When the first time was is hard to say.
I think it was triggered very early, perhaps by cartoons and my imagination.
I had access to my own computer at an early age and also knew how to use it, or how to use the search engine, so i searched for fat women on the internet and found Kelligrl.
That resulted in the first place from a fun website where there was the "I Want you fat way?" video.
Interesting that I have saved the pictures and, it was still in an age in which I have not ejaculated, but found it interesting and kind of erotic.
My brother has found the pictures a short time later and that had given me the damper that I had not looked further.
I guess i was about 11 maybe 12 years old.
A short time later i had my experience which has influenced me in this matter until today.
As a child and teenager, I spent every summer day at the lake or in the swimming pool whenever it was possible.
If i think about it correctly then i should have been 13 years old.
At that time i actually already knew that i was attracted to big and fat women, but tried to suppress this fact.
Anyway, one hot summer day after school i went to the pool with friends.
There were big meadow areas and we had looked for the furthest corner, so we had to walk a bit to get to the pool.
There i saw a SSBBW about 30-40 years old sitting on her blanket in a bathing suit, she was apparently alone with her little son.

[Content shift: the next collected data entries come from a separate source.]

[src/itfm_map.vh]
// Register indices, field positions, reset values and timing for the input function map
`ifndef ITFM_MAP_VH
`define ITFM_MAP_VH

// Register word indices; byte address is four times the index
`define ITFM_IDX_SEL_ONE        14'h0200
`define ITFM_IDX_SEL_TWO        14'h0201
`define ITFM_IDX_SEL_THREE      14'h0202
`define ITFM_IDX_SEL_FOUR       14'h0203
`define ITFM_IDX_SEL_ANALOG     14'h0207
`define ITFM_IDX_CTRL           14'h0000
`define ITFM_IDX_RAMP           14'h0001
`define ITFM_IDX_MAIN_FREQ      14'h0002
`define ITFM_IDX_OFFSET_MON     14'h0003
`define ITFM_IDX_FINAL_FREQ     14'h0004
`define ITFM_IDX_STATUS         14'h0005

// Register reset values
`define ITFM_RST_SEL_ONE        16'h0001
`define ITFM_RST_SEL_TWO        16'h0002
`define ITFM_RST_SEL_THREE      16'h000b
`define ITFM_RST_SEL_FOUR       16'h000c
`define ITFM_RST_SEL_ANALOG     16'h0000
`define ITFM_RST_CTRL           6'h00
`define ITFM_RST_RAMP           16'h0001
`define ITFM_RST_MAIN_FREQ      16'h0000

// Control register fields
`define ITFM_CTRL_SRC_LSB       0
`define ITFM_CTRL_SRC_MSB       1
`define ITFM_CTRL_MODE_LSB      2
`define ITFM_CTRL_MODE_MSB      3
`define ITFM_CTRL_REV_INHIBIT   4
`define ITFM_CTRL_MAIN_INVOLVED 5
`define ITFM_CTRL_WIDTH         6

// Field values
`define ITFM_SRC_TERMINAL       2'h1
`define ITFM_MODE_TWO_LINE_A    2'h0
`define ITFM_MODE_TWO_LINE_B    2'h1
`define ITFM_MODE_THREE_LINE_A  2'h2
`define ITFM_MODE_THREE_LINE_B  2'h3

// Function codes
`define ITFM_FN_NONE            0
`define ITFM_FN_RUN             1
`define ITFM_FN_DIR             2
`define ITFM_FN_STOP3           3
`define ITFM_FN_JOG_FWD         4
`define ITFM_FN_JOG_REV         5
`define ITFM_FN_UP              6
`define ITFM_FN_DOWN            7
`define ITFM_FN_CLEAR           8
`define ITFM_FN_COAST           9
`define ITFM_FN_COUNT           10

// Offset ramp step period, in ns, and the clock period
`define ITFM_RAMP_TICK_NS       1000000
`define ITFM_CLK_PERIOD_NS      5

`endif

[src/itfm_top.v]
// Multi-function input terminal map with AHB-Lite register slave
`timescale 1ns/10ps
`include "itfm_map.vh"
module itfm_top #(
   parameter RAMP_TICK_CYCLES = `ITFM_RAMP_TICK_NS / `ITFM_CLK_PERIOD_NS
) (
   clk_sys,
   resetn,
   clkEn,
   inputTerminalOne,
   inputTerminalTwo,
   inputTerminalThree,
   inputTerminalFour,
   analogInputAsDigital,
   inverterRunning,
   hsel,
   haddr,
   htrans,
   hwrite,
   hsize,
   hwdata,
   hready,
   hrdata,
   hreadyout,
   hresp,
   runCmd,
   reverseCmd,
   stopCmd,
   jogForward,
   jogReverse,
   jogDecelStop,
   outputBlock,
   finalFreq
);
   input  wire        clk_sys;
   input  wire        resetn;
   input  wire        clkEn;
   input  wire        inputTerminalOne;
   input  wire        inputTerminalTwo;
   input  wire        inputTerminalThree;
   input  wire        inputTerminalFour;
   input  wire        analogInputAsDigital;
   input  wire        inverterRunning;
   input  wire        hsel;
   input  wire [31:0] haddr;
   input  wire [1:0]  htrans;
   input  wire        hwrite;
   input  wire [2:0]  hsize;
   input  wire [31:0] hwdata;
   input  wire        hready;
   output reg  [31:0] hrdata;
   output reg         hreadyout;
   output reg         hresp;
   output reg         runCmd;
   output reg         reverseCmd;
   output reg         stopCmd;
   output reg         jogForward;
   output reg         jogReverse;
   output reg         jogDecelStop;
   output reg         outputBlock;
   output reg  [15:0] finalFreq;

   // Software-visible state
   reg  [15:0] selOne_q;
   reg  [15:0] selTwo_q;
   reg  [15:0] selThree_q;
   reg  [15:0] selFour_q;
   reg  [15:0] selAnalog_q;
   reg  [`ITFM_CTRL_WIDTH-1:0] ctrl_q;
   reg  [15:0] rampRate_q;
   reg  [15:0] mainFreq_q;

   // Bus data phase state
   reg         wrPend_q;
   reg         rdPend_q;
   reg  [13:0] wordIdx_q;
   reg         inRange_q;

   // Three-line run latch and previous run level
   reg         runLatch_q;
   reg         runPrev_q;

   wire [4:0]  snap;
   wire [`ITFM_FN_COUNT-1:0] fnAct;
   wire [15:0] offsetFreq;
   wire        termSrc;
   wire [1:0]  ctlMode;
   wire        threeLine;
   wire        revInhibit;
   wire        mainInvolved;
   wire        addrAccept;
   wire [17:0] finalSum;
   reg  [31:0] rdValue;
   reg         runNext;
   reg         revNext;

   // Synchronised snapshot of all five inputs
   itfm_input_sync uSync (
      .clk_sys  (clk_sys),
      .resetn   (resetn),
      .clkEn    (clkEn),
      .pinIn    ({analogInputAsDigital, inputTerminalFour, inputTerminalThree,
                  inputTerminalTwo, inputTerminalOne}),
      .levelOut (snap)
   );

   // Function decode: OR of every input whose code matches
   assign fnAct[`ITFM_FN_NONE] = 1'b0;
   genvar f;
   generate
      for (f = 1; f < `ITFM_FN_COUNT; f = f + 1) begin : gFn
         localparam [15:0] CODE = f;
         assign fnAct[f] = (snap[0] && selOne_q    == CODE) ||
                           (snap[1] && selTwo_q    == CODE) ||
                           (snap[2] && selThree_q  == CODE) ||
                           (snap[3] && selFour_q   == CODE) ||
                           (snap[4] && selAnalog_q == CODE);
      end
   endgenerate

   assign termSrc      = (ctrl_q[`ITFM_CTRL_SRC_MSB:`ITFM_CTRL_SRC_LSB] == `ITFM_SRC_TERMINAL);
   assign ctlMode      = ctrl_q[`ITFM_CTRL_MODE_MSB:`ITFM_CTRL_MODE_LSB];
   assign threeLine    = (ctlMode == `ITFM_MODE_THREE_LINE_A) ||
                         (ctlMode == `ITFM_MODE_THREE_LINE_B);
   assign revInhibit   = ctrl_q[`ITFM_CTRL_REV_INHIBIT];
   assign mainInvolved = ctrl_q[`ITFM_CTRL_MAIN_INVOLVED];

   // Offset accumulator
   itfm_offset_acc #(
      .TICK_CYCLES (RAMP_TICK_CYCLES)
   ) uOffset (
      .clk_sys  (clk_sys),
      .resetn   (resetn),
      .clkEn    (clkEn),
      .enable   (mainInvolved),
      .upReq    (fnAct[`ITFM_FN_UP]),
      .downReq  (fnAct[`ITFM_FN_DOWN]),
      .clearReq (fnAct[`ITFM_FN_CLEAR]),
      .rate     (rampRate_q),
      .offset   (offsetFreq)
   );

   // Main set frequency plus signed offset; two guard bits keep full range
   assign finalSum = {2'b00, mainFreq_q} + {{2{offsetFreq[15]}}, offsetFreq};

   // Run and direction per terminal control mode
   always @* begin
      runNext = 1'b0;
      revNext = 1'b0;
      if (termSrc) begin
         case (ctlMode)
            `ITFM_MODE_TWO_LINE_A: begin
               runNext = fnAct[`ITFM_FN_RUN];
               revNext = fnAct[`ITFM_FN_DIR];
            end
            `ITFM_MODE_TWO_LINE_B: begin
               runNext = fnAct[`ITFM_FN_RUN] ^ fnAct[`ITFM_FN_DIR];
               revNext = fnAct[`ITFM_FN_DIR] && !fnAct[`ITFM_FN_RUN];
            end
            `ITFM_MODE_THREE_LINE_A,
            `ITFM_MODE_THREE_LINE_B: begin
               runNext = runLatch_q && !fnAct[`ITFM_FN_STOP3];
               revNext = fnAct[`ITFM_FN_DIR];
            end
            default: begin
               runNext = 1'b0;
               revNext = 1'b0;
            end
         endcase
      end
   end

   // Three-line run latch: run edge sets, stop input clears and wins
   always @(posedge clk_sys or negedge resetn) begin
      if (!resetn) begin
         runLatch_q <= 1'b0;
         runPrev_q  <= 1'b0;
      end else if (clkEn) begin
         runPrev_q <= fnAct[`ITFM_FN_RUN];
         if (!termSrc || !threeLine || fnAct[`ITFM_FN_STOP3]) begin
            runLatch_q <= 1'b0;
         end else if (fnAct[`ITFM_FN_RUN] && !runPrev_q) begin
            runLatch_q <= 1'b1;
         end
      end
   end

   // Registered command outputs
   always @(posedge clk_sys or negedge resetn) begin
      if (!resetn) begin
         runCmd       <= 1'b0;
         reverseCmd   <= 1'b0;
         stopCmd      <= 1'b0;
         jogForward   <= 1'b0;
         jogReverse   <= 1'b0;
         jogDecelStop <= 1'b0;
         outputBlock  <= 1'b0;
         finalFreq    <= 16'h0000;
      end else if (clkEn) begin
         runCmd     <= runNext;
         reverseCmd <= revNext;
         stopCmd    <= termSrc && threeLine && fnAct[`ITFM_FN_STOP3];
         // Reverse jog dropped when reverse is prohibited
         jogForward   <= termSrc && fnAct[`ITFM_FN_JOG_FWD] &&
                         !(fnAct[`ITFM_FN_JOG_REV] && !revInhibit);
         jogReverse   <= termSrc && fnAct[`ITFM_FN_JOG_REV] && !revInhibit &&
                         !fnAct[`ITFM_FN_JOG_FWD];
         jogDecelStop <= termSrc && fnAct[`ITFM_FN_JOG_FWD] &&
                         fnAct[`ITFM_FN_JOG_REV] && !revInhibit;
         // Block holds until the drive reports stopped; set wins
         if (fnAct[`ITFM_FN_COAST] && inverterRunning) begin
            outputBlock <= 1'b1;
         end else if (!inverterRunning) begin
            outputBlock <= 1'b0;
         end
         // Floored at zero, capped at full scale
         finalFreq <= finalSum[17] ? 16'h0000 :
                      (finalSum[16] ? 16'hffff : finalSum[15:0]);
      end
   end

   // Address phase accepted
   assign addrAccept = hsel && hready && htrans[1];

   // Read mux on the captured word index
   always @* begin
      rdValue = 32'h0000_0000;
      if (inRange_q) begin
         case (wordIdx_q)
            `ITFM_IDX_SEL_ONE:    rdValue = {16'h0000, selOne_q};
            `ITFM_IDX_SEL_TWO:    rdValue = {16'h0000, selTwo_q};
            `ITFM_IDX_SEL_THREE:  rdValue = {16'h0000, selThree_q};
            `ITFM_IDX_SEL_FOUR:   rdValue = {16'h0000, selFour_q};
            `ITFM_IDX_SEL_ANALOG: rdValue = {16'h0000, selAnalog_q};
            `ITFM_IDX_CTRL:       rdValue = {26'h000_0000, ctrl_q};
            `ITFM_IDX_RAMP:       rdValue = {16'h0000, rampRate_q};
            `ITFM_IDX_MAIN_FREQ:  rdValue = {16'h0000, mainFreq_q};
            `ITFM_IDX_OFFSET_MON: rdValue = {16'h0000, offsetFreq};
            `ITFM_IDX_FINAL_FREQ: rdValue = {16'h0000, finalFreq};
            `ITFM_IDX_STATUS:     rdValue = {17'h0_0000, outputBlock, snap,
                                             fnAct[`ITFM_FN_COUNT-1:1]};
            default:              rdValue = 32'h0000_0000;
         endcase
      end
   end

   // AHB-Lite slave: zero-wait writes, one wait state on reads
   always @(posedge clk_sys or negedge resetn) begin
      if (!resetn) begin
         hrdata    <= 32'h0000_0000;
         hreadyout <= 1'b1;
         hresp     <= 1'b0;
         wrPend_q  <= 1'b0;
         rdPend_q  <= 1'b0;
         wordIdx_q <= 14'h0000;
         inRange_q <= 1'b0;
      end else if (clkEn) begin
         hresp <= 1'b0;
         if (rdPend_q) begin
            hrdata    <= rdValue;
            hreadyout <= 1'b1;
            rdPend_q  <= 1'b0;
         end else if (hreadyout) begin
            wrPend_q <= addrAccept && hwrite;
            if (addrAccept) begin
               wordIdx_q <= haddr[15:2];
               inRange_q <= (haddr[31:16] == 16'h0000);
            end
            if (addrAccept && !hwrite) begin
               rdPend_q  <= 1'b1;
               hreadyout <= 1'b0;
            end
         end
      end
   end

   // Register writes in the data phase
   always @(posedge clk_sys or negedge resetn) begin
      if (!resetn) begin
         selOne_q    <= `ITFM_RST_SEL_ONE;
         selTwo_q    <= `ITFM_RST_SEL_TWO;
         selThree_q  <= `ITFM_RST_SEL_THREE;
         selFour_q   <= `ITFM_RST_SEL_FOUR;
         selAnalog_q <= `ITFM_RST_SEL_ANALOG;
         ctrl_q      <= `ITFM_RST_CTRL;
         rampRate_q  <= `ITFM_RST_RAMP;
         mainFreq_q  <= `ITFM_RST_MAIN_FREQ;
      end else if (clkEn && wrPend_q && inRange_q) begin
         case (wordIdx_q)
            `ITFM_IDX_SEL_ONE:    selOne_q    <= hwdata[15:0];
            `ITFM_IDX_SEL_TWO:    selTwo_q    <= hwdata[15:0];
            `ITFM_IDX_SEL_THREE:  selThree_q  <= hwdata[15:0];
            `ITFM_IDX_SEL_FOUR:   selFour_q   <= hwdata[15:0];
            `ITFM_IDX_SEL_ANALOG: selAnalog_q <= hwdata[15:0];
            `ITFM_IDX_CTRL:       ctrl_q      <= hwdata[`ITFM_CTRL_WIDTH-1:0];
            `ITFM_IDX_RAMP:       rampRate_q  <= hwdata[15:0];
            `ITFM_IDX_MAIN_FREQ:  mainFreq_q  <= hwdata[15:0];
            default:              ctrl_q      <= ctrl_q;
         endcase
      end
   end
endmodule

[src/itfm_input_sync.v]
// Two-stage synchroniser for the terminal inputs
`timescale 1ns/10ps
module itfm_input_sync (
   clk_sys,
   resetn,
   clkEn,
   pinIn,
   levelOut
);
   input  wire       clk_sys;
   input  wire       resetn;
   input  wire       clkEn;
   input  wire [4:0] pinIn;
   output wire [4:0] levelOut;

   genvar g;
   generate
      for (g = 0; g < 5; g = g + 1) begin : gSync
         reg stageOne_q;
         reg stageTwo_q;
         // First stage feeds only the second
         always @(posedge clk_sys or negedge resetn) begin
            if (!resetn) begin
               stageOne_q <= 1'b0;
               stageTwo_q <= 1'b0;
            end else if (clkEn) begin
               stageOne_q <= pinIn[g];
               stageTwo_q <= stageOne_q;
            end
         end
         assign levelOut[g] = stageTwo_q;
      end
   endgenerate
endmodule

[src/itfm_offset_acc.v]
// Up/down frequency offset accumulator with ramp tick
`timescale 1ns/10ps
module itfm_offset_acc #(
   parameter TICK_CYCLES = 200000
) (
   clk_sys,
   resetn,
   clkEn,
   enable,
   upReq,
   downReq,
   clearReq,
   rate,
   offset
);
   input  wire        clk_sys;
   input  wire        resetn;
   input  wire        clkEn;
   input  wire        enable;
   input  wire        upReq;
   input  wire        downReq;
   input  wire        clearReq;
   input  wire [15:0] rate;
   output reg  [15:0] offset;

   reg  [31:0] tickCnt_q;
   wire        tick;
   wire [16:0] sumUp;
   wire [16:0] sumDown;
   wire [16:0] rateExt;

   assign tick    = (tickCnt_q == TICK_CYCLES - 1);
   assign rateExt = {1'b0, rate};
   assign sumUp   = {offset[15], offset} + rateExt;
   assign sumDown = {offset[15], offset} - rateExt;

   // Ramp step period
   always @(posedge clk_sys or negedge resetn) begin
      if (!resetn) begin
         tickCnt_q <= 32'h0000_0000;
      end else if (clkEn) begin
         tickCnt_q <= tick ? 32'h0000_0000 : tickCnt_q + 32'h0000_0001;
      end
   end

   // Clear first, then one ramp step, saturating at the signed limits
   always @(posedge clk_sys or negedge resetn) begin
      if (!resetn) begin
         offset <= 16'h0000;
      end else if (clkEn && enable) begin
         if (clearReq) begin
            offset <= 16'h0000;
         end else if (tick && upReq && !downReq) begin
            offset <= (sumUp[16] != sumUp[15]) ? 16'h7fff : sumUp[15:0];
         end else if (tick && downReq && !upReq) begin
            offset <= (sumDown[16] != sumDown[15]) ? 16'h8000 : sumDown[15:0];
         end
      end
   end
endmodule

[config.mk]
export PLATFORM = sky130hd
export DESIGN_NAME = itfm_top
export DESIGN_NICKNAME = d
export VERILOG_FILES = /design/src/itfm_top.v /design/src/itfm_input_sync.v /design/src/itfm_offset_acc.v
export VERILOG_INCLUDE_DIRS = /design/src
export SDC_FILE = /design/constraint.sdc
export NUM_CORES = 1
export LEC_CHECK = 0
export ABC_AREA = 1
export BUFFER_PORTS_ARGS = -buffer_cell sky130_fd_sc_hd__clkbuf_2
export CORE_MARGIN = 2
export CORE_UTILIZATION = 40
export CTS_BUF_LIST = sky130_fd_sc_hd__clkbuf_8
export DETAILED_ROUTE_END_ITERATION = 10
export GPL_ROUTABILITY_DRIVEN = 0
export PLACE_DENSITY = 0.54
export SLEW_MARGIN = 15
export SYNTH_ARGS = -nofsm -noshare
export SYNTH_HDL_FRONTEND = slang
export SYNTH_SLANG_ARGS = --single-unit
[constraint.sdc]
create_clock -name clk_sys -period 4.5 [get_ports clk_sys]
set_input_delay 0.45 -clock clk_sys [delete_from_list [all_inputs] [get_ports clk_sys]]
set_output_delay 0.45 -clock clk_sys [all_outputs]
set_load 0.05 [all_outputs]
==> results of run 1 <==
## layout make-up
class	count	share of cell area
multi-input combinational	1698	0.472
sequential	235	0.340
inverter	250	0.0541
clock buffer	56	0.0444
timing repair buffer	119	0.0393
tap	511	0.0369
clock inverter	28	0.0133
## metrics by stage
stage                     total power [mW]   util
after global routing                  5.31  0.458
final                                 5.08  0.458
after CTS                             5.14  0.458
after floorplan                       2.58      -
after detailed placement              2.75  0.431
after global placement                2.74  0.431
## power groups by stage
stage | combinational (mW) | sequential, mW | clock [mW]
CTS | 0.433 | 2.28 | 2.43
global route | 0.486 | 2.30 | 2.52
finish | 0.428 | 2.29 | 2.37
detailed placement | 0.429 | 2.32 | 0
global placement | 0.420 | 2.32 | 0
floorplan | 0.276 | 2.31 | 0
## cells by family after synthesis
| group | count (synthesis) |
|---|---|
| adders and majority gates | 56 |
| and+or+nand+nor | 1284 |
| AOI/OAI and AO/OA | 298 |
| other | 1 |
| xor gates and xnor gates | 43 |
| DFF | 235 |
| buffers and inverters | 341 |
## state kept, by name, indices dropped and copies added (netlist names), 5 cells and up
signal	count
selOne_q	16
finalFreq	16
selThree_q	16
selTwo_q	16
selFour_q	16
selAnalog_q	16
uSync.gSync.stageOne_q	5
uOffset.tickCnt_q	32
rampRate_q	16
uOffset.offset	16
mainFreq_q	16
uSync.gSync.stageTwo_q	5
hrdata	16
ctrl_q	6
wordIdx_q	14
## worst max-delay path: cells and delay by family (launching register included)
| family | cells | cell delay, ns |
|---|---|---|
| AO/OA/AOI/OAI | 2 | 0.26 |
| flip-flops | 1 | 0.60 |
| buffers and inverters | 2 | 0.27 |
| XOR/XNOR | 1 | 0.14 |
| AND/OR/NAND/NOR | 13 | 1.35 |
| adder cells (fa/ha/maj) | 3 | 1.14 |
## routing by layer
| metal | global-route usage | vias up | part of all wire |
|---|---|---|---|
| li1 | - | 7461 | - |
| met1 | 0.366 | 7159 | 0.45 |
| met2 | 0.407 | 541 | 0.44 |
| met3 | 0.0349 | 108 | 0.067 |
| met4 | 0.106 | 0 | 0.037 |
| met5 | 0 | - | 0 |
## path summary, 6_finish.rpt
| path | cells past startpoint | start | slack, ns | to |
|---|---|---|---|---|
| max | 21 | rampRate_q[0]$_DFFE_PN1P_ | 0.64 | uOffset.offset[2]$_DFFE_PN0P_ |
| min | 3 | haddr[9] | 0.04 | wordIdx_q[7]$_DFFE_PN0P_ |
| max reg2reg | 21 | rampRate_q[0]$_DFFE_PN1P_ | 0.64 | uOffset.offset[2]$_DFFE_PN0P_ |
| min reg2reg | 1 | uOffset.tickCnt_q[30]$_DFFE_PN0P_ | 0.47 | uOffset.tickCnt_q[30]$_DFFE_PN0P_ |
| max in group asynchronous | 3 | resetn | 2.93 | hrdata[11]$_DFFE_PN0P_ |
| min in group asynchronous | 2 | resetn | 0.50 | selTwo_q[10]$_DFFE_PN0P_ |
## layout by cell type (no fill, tap or decap), types with 3 or more instances in the layout
cell type / instances
nor3_1: 40
conb_1: 17
o311ai_0: 6
ha_1: 53
inv_1: 260
nor2_2: 6
bufinv_16: 4
buf_4: 16
nor2_1: 239
o21ai_0: 192
dfstp_2: 9
dlygate4sd3_1: 4
inv_2: 7
nand3b_1: 4
nand4_1: 63
o31ai_1: 5
a21oi_1: 64
clkbuf_8: 56
a31oi_1: 7
clkinvlp_4: 3
nand3_1: 168
a21o_1: 3
nand2_1: 723
xnor2_1: 7
o21ai_1: 3
o21bai_1: 6
nand3_2: 3
xor2_1: 36
nor4_1: 20
dfrtp_1: 226
fa_1: 3
nand2_2: 3
clkbuf_2: 97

I would estimate her at maybe mid 400. She had a wide, huge ass with massive legs.
A huge belly, pillow-like arms and many rolls of fat on her back.
At least i could get a pretty good view of her huge body because of the tight swimsuit.
Definitely one of the biggest women i've seen in public so far, at least where I could get a good look at the figure.
In public you rarely see such big women who don't try to retouch their body with clothes.
To see her later in the water, while i dived past with diving goggles was the greatest thing.
I wished at that moment to be there alone, so that i could watch her permanently.
Of course, today I would respect the privacy and maybe risk a look. If the situation arises of course also address, in a respectful, honest way.
But if I remember back, I would have preferred to spend the day incognito around her. To watch every step that she make.
But even so, I have seen her often enough that my pupil brain was completely overwhelmed with this experience.
I also remember seeing her get up and move around.
It really was a magnificent sight and i'm sure it left a strong impression on me, in any case i was aware that i liked what i saw.
And when I was able to process it, I knew the woman from the swimming pool was like Kelligrl.
Probably that is the really start.
It still took a long time until i really became aware and can give a f***about it.
But the older you get, the more indifferent the opinion of others becomes.